• EXERCISE DETAILS: Everything from the first line of the records to the line containing "localparam int FIELD_MAX", inclusive, is to be extracted exactly, and nothing more.

►

<file path="src/design/lfd_pkg.sv">
// Package for the length field deframer: shared constants, codes and the
// front-to-back command type. No dependencies.
`default_nettype none
package lfd_pkg;
    localparam int MAX_PACKET    = 8192;
    localparam int HEADER_WINDOW = 32;
    localparam int FIELD_MAX     = 16;
    localparam int LEN_W         = 14;

    localparam logic [2:0] ERR_NONE  = 3'd0;
    localparam logic [2:0] ERR_WIDTH = 3'd1;
    localparam logic [2:0] ERR_ZERO  = 3'd2;
    localparam logic [2:0] ERR_LONG  = 3'd3;
    localparam logic [2:0] ERR_SHORT = 3'd4;

    localparam logic [2:0] CFG_OFFSET = 3'd0;
    localparam logic [2:0] CFG_WIDTH  = 3'd1;
    localparam logic [2:0] CFG_KIND   = 3'd2;
    localparam logic [2:0] CFG_HASHDR = 3'd3;
    localparam logic [2:0] CFG_HDRLEN = 3'd4;

    localparam logic [1:0] KIND_BIN  = 2'd0;
    localparam logic [1:0] KIND_DEC  = 2'd1;
    localparam logic [1:0] KIND_HEX  = 2'd2;
    localparam logic [1:0] KIND_RSVD = 2'd3;

    localparam logic [2:0] TP_BLANK  = 3'd0;
    localparam logic [2:0] TP_PLUS   = 3'd1;
    localparam logic [2:0] TP_MINUS  = 3'd2;
    localparam logic [2:0] TP_ZERO   = 3'd3;
    localparam logic [2:0] TP_ZERON  = 3'd4;
    localparam logic [2:0] TP_DIG    = 3'd5;
    localparam logic [2:0] TP_DIGN   = 3'd6;
    localparam logic [2:0] TP_DONE   = 3'd7;

    // command from front to back
    typedef struct packed {
        logic       burst;   // release held bytes
        logic       err;
        logic [2:0] code;
        logic [7:0] data;
        logic       last;    // final_byte of a pass-through byte or of the burst
        logic [5:0] count;   // burst length, 1..32
    } cmd_t;
endpackage
`default_nettype wire

</file>
<file path="src/design/lfd_front.sv">
// Front end: header byte counting, length field decode and classification.
// Depends on lfd_pkg; feeds commands into lfd_queue.
`default_nettype none
module lfd_front #(
    parameter int MAX_PACKET    = lfd_pkg::MAX_PACKET,
    parameter int HEADER_WINDOW = lfd_pkg::HEADER_WINDOW,
    parameter int FIELD_MAX     = lfd_pkg::FIELD_MAX,
    parameter int LW            = $clog2(MAX_PACKET + 2)
) (
    input  wire               aclk,
    input  wire               aresetn,
    input  wire [7:0]         in_byte,
    input  wire               in_valid,
    output logic              in_ready,
    input  wire [4:0]         field_offset,
    input  wire [4:0]         field_width,
    input  wire [1:0]         field_kind,
    input  wire               length_has_header,
    input  wire [13:0]        header_bytes,
    output lfd_pkg::cmd_t     cmd,
    output logic [LW-1:0]     cmd_len,
    output logic              cmd_valid,
    input  wire               cmd_ready,
    input  wire               back_busy
);
    localparam logic [LW-1:0] SAT = LW'(MAX_PACKET + 1);
    localparam int CW = LW + 1;

    logic [CW-1:0] count_reg, count_next;
    logic [LW-1:0] flen_reg, flen_next, acc_reg, acc_next;
    logic          known_reg, known_next;
    logic [2:0]    tp_reg, tp_next;

    logic [5:0]  window;
    logic [CW-1:0] cnt1;
    logic        in_field, fire;
    logic [4:0]  dig;
    logic        isd, neg, blank;
    logic [4:0]  base;
    logic [LW+8:0] prod;
    logic [LW+1:0] sum;
    logic [2:0]  code;

    assign in_ready = cmd_ready && !back_busy;
    assign fire = in_valid && in_ready;
    assign window = {1'b0, field_offset} + {1'b0, field_width};
    assign cnt1 = count_reg + CW'(1);
    assign in_field = (count_reg >= CW'(field_offset)) && (count_reg < CW'(window));
    assign base = (field_kind == lfd_pkg::KIND_HEX) ? 5'd16 : 5'd10;

    always_comb begin
        if (in_byte >= "0" && in_byte <= "9") dig = 5'(in_byte - "0");
        else if (in_byte >= "a" && in_byte <= "f") dig = 5'(in_byte - "a" + 8'd10);
        else if (in_byte >= "A" && in_byte <= "F") dig = 5'(in_byte - "A" + 8'd10);
        else dig = 5'd16;
    end
    assign isd = dig < base;
    assign neg = (tp_reg == lfd_pkg::TP_MINUS) || (tp_reg == lfd_pkg::TP_ZERON) ||
                 (tp_reg == lfd_pkg::TP_DIGN);
    assign blank = (in_byte == 8'd32) || (in_byte >= 8'd9 && in_byte <= 8'd13);

    always_comb begin
        prod = (field_kind == lfd_pkg::KIND_BIN) ? {acc_reg, 8'd0} + (LW+9)'(in_byte)
             : (LW+9)'(acc_reg) * (LW+9)'(base) + (LW+9)'(dig);
    end

    always_comb begin
        acc_next = acc_reg;
        tp_next  = tp_reg;
        if (field_kind == lfd_pkg::KIND_BIN) begin
            acc_next = (prod > (LW+9)'(SAT)) ? SAT : prod[LW-1:0];
        end else if (field_kind != lfd_pkg::KIND_RSVD) begin
            case (tp_reg)
                lfd_pkg::TP_BLANK, lfd_pkg::TP_PLUS, lfd_pkg::TP_MINUS: begin
                    if (tp_reg == lfd_pkg::TP_BLANK && blank) begin
                    end else if (tp_reg == lfd_pkg::TP_BLANK && in_byte == "+") begin
                        tp_next = lfd_pkg::TP_PLUS;
                    end else if (tp_reg == lfd_pkg::TP_BLANK && in_byte == "-") begin
                        tp_next = lfd_pkg::TP_MINUS;
                    end else if (!isd) begin
                        tp_next = lfd_pkg::TP_DONE;
                    end else if (dig == 5'd0) begin
                        tp_next = neg ? lfd_pkg::TP_ZERON : lfd_pkg::TP_ZERO;
                    end else begin
                        acc_next = neg ? SAT : LW'(dig);
                        tp_next  = neg ? lfd_pkg::TP_DIGN : lfd_pkg::TP_DIG;
                    end
                end
                lfd_pkg::TP_ZERO, lfd_pkg::TP_ZERON, lfd_pkg::TP_DIG,
                lfd_pkg::TP_DIGN: begin
                    if ((tp_reg == lfd_pkg::TP_ZERO || tp_reg == lfd_pkg::TP_ZERON)
                        && base == 5'd16 && (in_byte == "x" || in_byte == "X")) begin
                        tp_next = neg ? lfd_pkg::TP_DIGN : lfd_pkg::TP_DIG;
                    end else if (!isd) begin
                        tp_next = lfd_pkg::TP_DONE;
                    end else begin
                        tp_next = neg ? lfd_pkg::TP_DIGN : lfd_pkg::TP_DIG;
                        if (neg) acc_next = (acc_reg != '0 || dig != 5'd0) ? SAT : '0;
                        else acc_next = (prod > (LW+9)'(SAT)) ? SAT : prod[LW-1:0];
                    end
                end
                default: begin
                end
            endcase
        end
    end

    logic [LW-1:0] acc_fin;
    assign acc_fin = in_field ? acc_next : acc_reg;
    assign sum = (LW+2)'(acc_fin) + (LW+2)'(header_bytes);

    logic [LW-1:0] len_tot;
    always_comb begin
        len_tot = acc_fin;
        if (!length_has_header) len_tot = (sum > (LW+2)'(SAT)) ? SAT : sum[LW-1:0];
        if (field_kind == lfd_pkg::KIND_RSVD || field_width > 5'(FIELD_MAX) ||
            cnt1 > CW'(HEADER_WINDOW) ||
            (field_kind == lfd_pkg::KIND_BIN && field_width != 5'd1 &&
             field_width != 5'd2 && field_width != 5'd4))
            code = lfd_pkg::ERR_WIDTH;
        else if (acc_fin == '0) code = lfd_pkg::ERR_ZERO;
        else if (len_tot > LW'(MAX_PACKET)) code = lfd_pkg::ERR_LONG;
        else if (CW'(len_tot) < cnt1) code = lfd_pkg::ERR_SHORT;
        else code = lfd_pkg::ERR_NONE;
    end

    always_comb begin
        count_next = count_reg;
        flen_next  = flen_reg;
        known_next = known_reg;
        cmd        = '0;
        cmd.data   = in_byte;
        cmd_len    = flen_reg;
        cmd_valid  = 1'b0;
        if (fire) begin
            if (known_reg) begin
                cmd_valid = 1'b1;
                cmd.last  = CW'(flen_reg) <= cnt1;
                count_next = cnt1;
                if (cmd.last) begin
                    count_next = '0;
                    known_next = 1'b0;
                    flen_next  = '0;
                end
            end else begin
                count_next = cnt1;
                if (cnt1 >= CW'(window)) begin
                    cmd_valid = 1'b1;
                    count_next = '0;
                    if (code != lfd_pkg::ERR_NONE) begin
                        cmd.err  = 1'b1;
                        cmd.code = code;
                    end else begin
                        cmd.burst = 1'b1;
                        cmd.count = 6'(cnt1);
                        cmd.last  = CW'(len_tot) == cnt1;
                        cmd_len   = len_tot;
                        if (!cmd.last) begin
                            known_next = 1'b1;
                            flen_next  = len_tot;
                            count_next = cnt1;
                        end
                    end
                end
            end
        end
    end

    always_ff @(posedge aclk) begin
        if (!aresetn) begin
            count_reg <= '0;
            flen_reg  <= '0;
            known_reg <= 1'b0;
            acc_reg   <= '0;
            tp_reg    <= lfd_pkg::TP_BLANK;
        end else if (fire) begin
            count_reg <= count_next;
            flen_reg  <= flen_next;
            known_reg <= known_next;
            if (cmd_valid) begin
                acc_reg <= '0;
                tp_reg  <= lfd_pkg::TP_BLANK;
            end else if (!known_reg && in_field) begin
                acc_reg <= acc_next;
                tp_reg  <= tp_next;
            end
        end
    end
endmodule
`default_nettype wire

</file>
<file path="src/design/lfd_queue.sv">
// Short command queue between front and back. Depends on lfd_pkg.
`default_nettype none
module lfd_queue #(
    parameter int LW = 14
) (
    input  wire              aclk,
    input  wire              aresetn,
    input  lfd_pkg::cmd_t    wr_cmd,
    input  wire [LW-1:0]     wr_len,
    input  wire              wr_valid,
    output logic             wr_ready,
    output lfd_pkg::cmd_t    rd_cmd,
    output logic [LW-1:0]    rd_len,
    output logic             rd_valid,
    input  wire              rd_ready
);
    lfd_pkg::cmd_t mem_cmd [4];
    logic [LW-1:0] mem_len [4];
    logic [1:0] wp_reg, rp_reg;
    logic [2:0] n_reg;
    logic wr, rd;

    assign wr_ready = n_reg < 3'd4;
    assign rd_valid = n_reg != 3'd0;
    assign wr = wr_valid && wr_ready;
    assign rd = rd_valid && rd_ready;
    assign rd_cmd = mem_cmd[rp_reg];
    assign rd_len = mem_len[rp_reg];

    always_ff @(posedge aclk) begin
        if (wr) begin
            mem_cmd[wp_reg] <= wr_cmd;
            mem_len[wp_reg] <= wr_len;
        end
        if (!aresetn) begin
            wp_reg <= '0;
            rp_reg <= '0;
            n_reg  <= '0;
        end else begin
            if (wr) wp_reg <= wp_reg + 2'd1;
            if (rd) rp_reg <= rp_reg + 2'd1;
            n_reg <= n_reg + 3'(wr) - 3'(rd);
        end
    end

    a_no_over: assert property (@(posedge aclk) disable iff (!aresetn)
        n_reg <= 3'd4) else $error("queue overflow");
    a_cnt: assert property (@(posedge aclk) disable iff (!aresetn)
        (wr && !rd) |=> n_reg == $past(n_reg) + 3'd1) else $error("queue count");
    a_valid: assert property (@(posedge aclk) disable iff (!aresetn)
        rd_valid == (n_reg != 0)) else $error("queue valid");
endmodule
`default_nettype wire

</file>
<file path="src/design/lfd_back.sv">
// Back end: header store, burst release and output register.
// Depends on lfd_pkg; reads commands from lfd_queue.
`default_nettype none
module lfd_back #(
    parameter int LW            = 14,
    parameter int HEADER_WINDOW = lfd_pkg::HEADER_WINDOW,
    parameter int HW            = $clog2(HEADER_WINDOW)
) (
    input  wire              aclk,
    input  wire              aresetn,
    input  wire              st_we,
    input  wire [HW-1:0]     st_addr,
    input  wire [7:0]        st_data,
    input  lfd_pkg::cmd_t    cmd,
    input  wire [LW-1:0]     cmd_len,
    input  wire              cmd_valid,
    output logic             cmd_ready,
    output logic             busy,
    output logic [7:0]       m_out_byte,
    output logic             m_first_byte,
    output logic             m_final_byte,
    output logic [13:0]      m_packet_len,
    output logic             m_error_flag,
    output logic [2:0]       m_error_code,
    output logic             m_run_end,
    output logic             m_valid,
    input  wire              m_ready
);
    logic [7:0] store [HEADER_WINDOW];
    logic [6:0] idx_reg;
    logic       act_reg;
    lfd_pkg::cmd_t cur_reg;
    logic [LW-1:0] len_reg;
    logic       adv, lastb;

    always_ff @(posedge aclk) begin
        if (st_we) store[st_addr] <= st_data;
    end

    assign adv = !m_valid || m_ready;
    assign lastb = act_reg && (idx_reg + 7'd1 == {1'b0, cur_reg.count});
    assign cmd_ready = adv && !act_reg;
    assign busy = act_reg || cmd_valid;

    always_ff @(posedge aclk) begin
        if (!aresetn) begin
            m_valid <= 1'b0;
            act_reg <= 1'b0;
            idx_reg <= '0;
        end else if (adv) begin
            m_valid <= 1'b0;
            if (act_reg) begin
                m_valid      <= 1'b1;
                m_out_byte   <= store[idx_reg[HW-1:0]];
                m_first_byte <= idx_reg == '0;
                m_final_byte <= lastb && cur_reg.last;
                m_packet_len <= 14'(len_reg);
                m_error_flag <= 1'b0;
                m_error_code <= lfd_pkg::ERR_NONE;
                m_run_end    <= lastb;
                idx_reg      <= idx_reg + 7'd1;
                if (lastb) act_reg <= 1'b0;
            end else if (cmd_valid) begin
                if (cmd.burst) begin
                    act_reg <= 1'b1;
                    cur_reg <= cmd;
                    len_reg <= cmd_len;
                    idx_reg <= '0;
                end else begin
                    m_valid      <= 1'b1;
                    m_out_byte   <= cmd.err ? 8'd0 : cmd.data;
                    m_first_byte <= 1'b0;
                    m_final_byte <= cmd.last;
                    m_packet_len <= cmd.err ? 14'd0 : 14'(cmd_len);
                    m_error_flag <= cmd.err;
                    m_error_code <= cmd.code;
                    m_run_end    <= 1'b1;
                end
            end
        end
    end

    a_hold: assert property (@(posedge aclk) disable iff (!aresetn)
        (m_valid && !m_ready) |=> m_valid) else $error("result dropped");
    a_err: assert property (@(posedge aclk) disable iff (!aresetn)
        (m_valid && m_error_flag) |-> m_run_end) else $error("error not run end");
    a_first: assert property (@(posedge aclk) disable iff (!aresetn)
        (m_valid && m_first_byte) |-> !m_error_flag) else $error("bad first");
endmodule
`default_nettype wire

</file>
<file path="src/design/length_field_deframer.sv">
// Top level of the length field deframer: config registers, front, queue, back.
// Depends on lfd_pkg, lfd_front, lfd_queue and lfd_back.
//
// Usage: bytes enter on s_data_byte with s_valid/s_ready; results leave on the
// m_ ports with m_valid/m_ready; registers are written on cfg_valid/cfg_ready
// with cfg_index and cfg_data while the block is idle.
// Each accepted byte past the header yields one result, written first into
// the queue, then into the back output register; input waits for the queue
// and back end to drain, so no byte is taken until the last has left the queue.
// When the length field completes, the held header of N bytes is released
// from the header store one per cycle while the receiver does not stall; input
// is held off during that release, as the back end reads one entry per cycle.
// A bad length gives one error result and the search restarts at the next
// byte. Reset clears all control state and sets registers to their defaults.
// When the receiver stalls, the output register holds, the command queue
// keeps its one pending command and s_ready stays low; nothing is lost.
`default_nettype none
module length_field_deframer #(
    parameter int MAX_PACKET    = lfd_pkg::MAX_PACKET,
    parameter int HEADER_WINDOW = lfd_pkg::HEADER_WINDOW,
    parameter int FIELD_MAX     = lfd_pkg::FIELD_MAX
) (
    input  wire         aclk,
    input  wire         aresetn,
    input  wire [7:0]   s_data_byte,
    input  wire         s_valid,
    output logic        s_ready,
    input  wire [2:0]   cfg_index,
    input  wire [13:0]  cfg_data,
    input  wire         cfg_valid,
    output logic        cfg_ready,
    output logic [7:0]  m_out_byte,
    output logic        m_first_byte,
    output logic        m_final_byte,
    output logic [13:0] m_packet_len,
    output logic        m_error_flag,
    output logic [2:0]  m_error_code,
    output logic        m_run_end,
    output logic        m_valid,
    input  wire         m_ready
);
    localparam int LW = $clog2(MAX_PACKET + 2);
    localparam int HW = $clog2(HEADER_WINDOW);

    logic [4:0]  off_reg, wid_reg;
    logic [1:0]  kind_reg;
    logic        hh_reg;
    logic [13:0] hb_reg;
    logic [HW:0] wp_reg;

    assign cfg_ready = 1'b1;
    always_ff @(posedge aclk) begin
        if (!aresetn) begin
            off_reg  <= 5'd0;
            wid_reg  <= 5'd4;
            kind_reg <= lfd_pkg::KIND_BIN;
            hh_reg   <= 1'b1;
            hb_reg   <= 14'd0;
        end else if (cfg_valid) begin
            case (cfg_index)
                lfd_pkg::CFG_OFFSET: off_reg  <= cfg_data[4:0];
                lfd_pkg::CFG_WIDTH:  wid_reg  <= cfg_data[4:0];
                lfd_pkg::CFG_KIND:   kind_reg <= cfg_data[1:0];
                lfd_pkg::CFG_HASHDR: hh_reg   <= cfg_data[0];
                lfd_pkg::CFG_HDRLEN: hb_reg   <= cfg_data;
                default: begin
                end
            endcase
        end
    end

    lfd_pkg::cmd_t f_cmd, q_cmd;
    logic [LW-1:0] f_len, q_len;
    logic f_valid, f_ready, q_valid, q_ready, b_busy, fire, known_pos;

    lfd_front #(.MAX_PACKET(MAX_PACKET), .HEADER_WINDOW(HEADER_WINDOW),
                .FIELD_MAX(FIELD_MAX), .LW(LW)) u_front (
        .aclk, .aresetn, .in_byte(s_data_byte), .in_valid(s_valid), .in_ready(s_ready),
        .field_offset(off_reg), .field_width(wid_reg), .field_kind(kind_reg),
        .length_has_header(hh_reg), .header_bytes(hb_reg),
        .cmd(f_cmd), .cmd_len(f_len), .cmd_valid(f_valid), .cmd_ready(f_ready),
        .back_busy(b_busy));

    lfd_queue #(.LW(LW)) u_queue (
        .aclk, .aresetn, .wr_cmd(f_cmd), .wr_len(f_len), .wr_valid(f_valid),
        .wr_ready(f_ready), .rd_cmd(q_cmd), .rd_len(q_len), .rd_valid(q_valid),
        .rd_ready(q_ready));

    // header write pointer tracks header bytes; a burst with payload to follow parks it, others reset it
    assign fire = s_valid && s_ready;
    assign known_pos = wp_reg == '1;
    always_ff @(posedge aclk) begin
        if (!aresetn) wp_reg <= '0;
        else if (fire && f_valid) wp_reg <= (f_cmd.burst && !f_cmd.last) ? '1 : '0;
        else if (fire && f_valid == 1'b0 && !known_pos) wp_reg <= wp_reg + (HW+1)'(1);
    end

    lfd_back #(.LW(LW), .HEADER_WINDOW(HEADER_WINDOW), .HW(HW)) u_back (
        .aclk, .aresetn,
        .st_we(fire && !known_pos && !wp_reg[HW]), .st_addr(wp_reg[HW-1:0]),
        .st_data(s_data_byte),
        .cmd(q_cmd), .cmd_len(q_len), .cmd_valid(q_valid), .cmd_ready(q_ready),
        .busy(b_busy),
        .m_out_byte, .m_first_byte, .m_final_byte, .m_packet_len, .m_error_flag,
        .m_error_code, .m_run_end, .m_valid, .m_ready);
endmodule
`default_nettype wire

</file>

◄

• WRITTEN ANSWER:
<file path="src/design/lfd_pkg.sv">
// Package for the length field deframer: shared constants, codes and the
// front-to-back command type. No dependencies.
`default_nettype none
package lfd_pkg;
    localparam int MAX_PACKET    = 8192;
    localparam int HEADER_WINDOW = 32;
    localparam int FIELD_MAX     = 16;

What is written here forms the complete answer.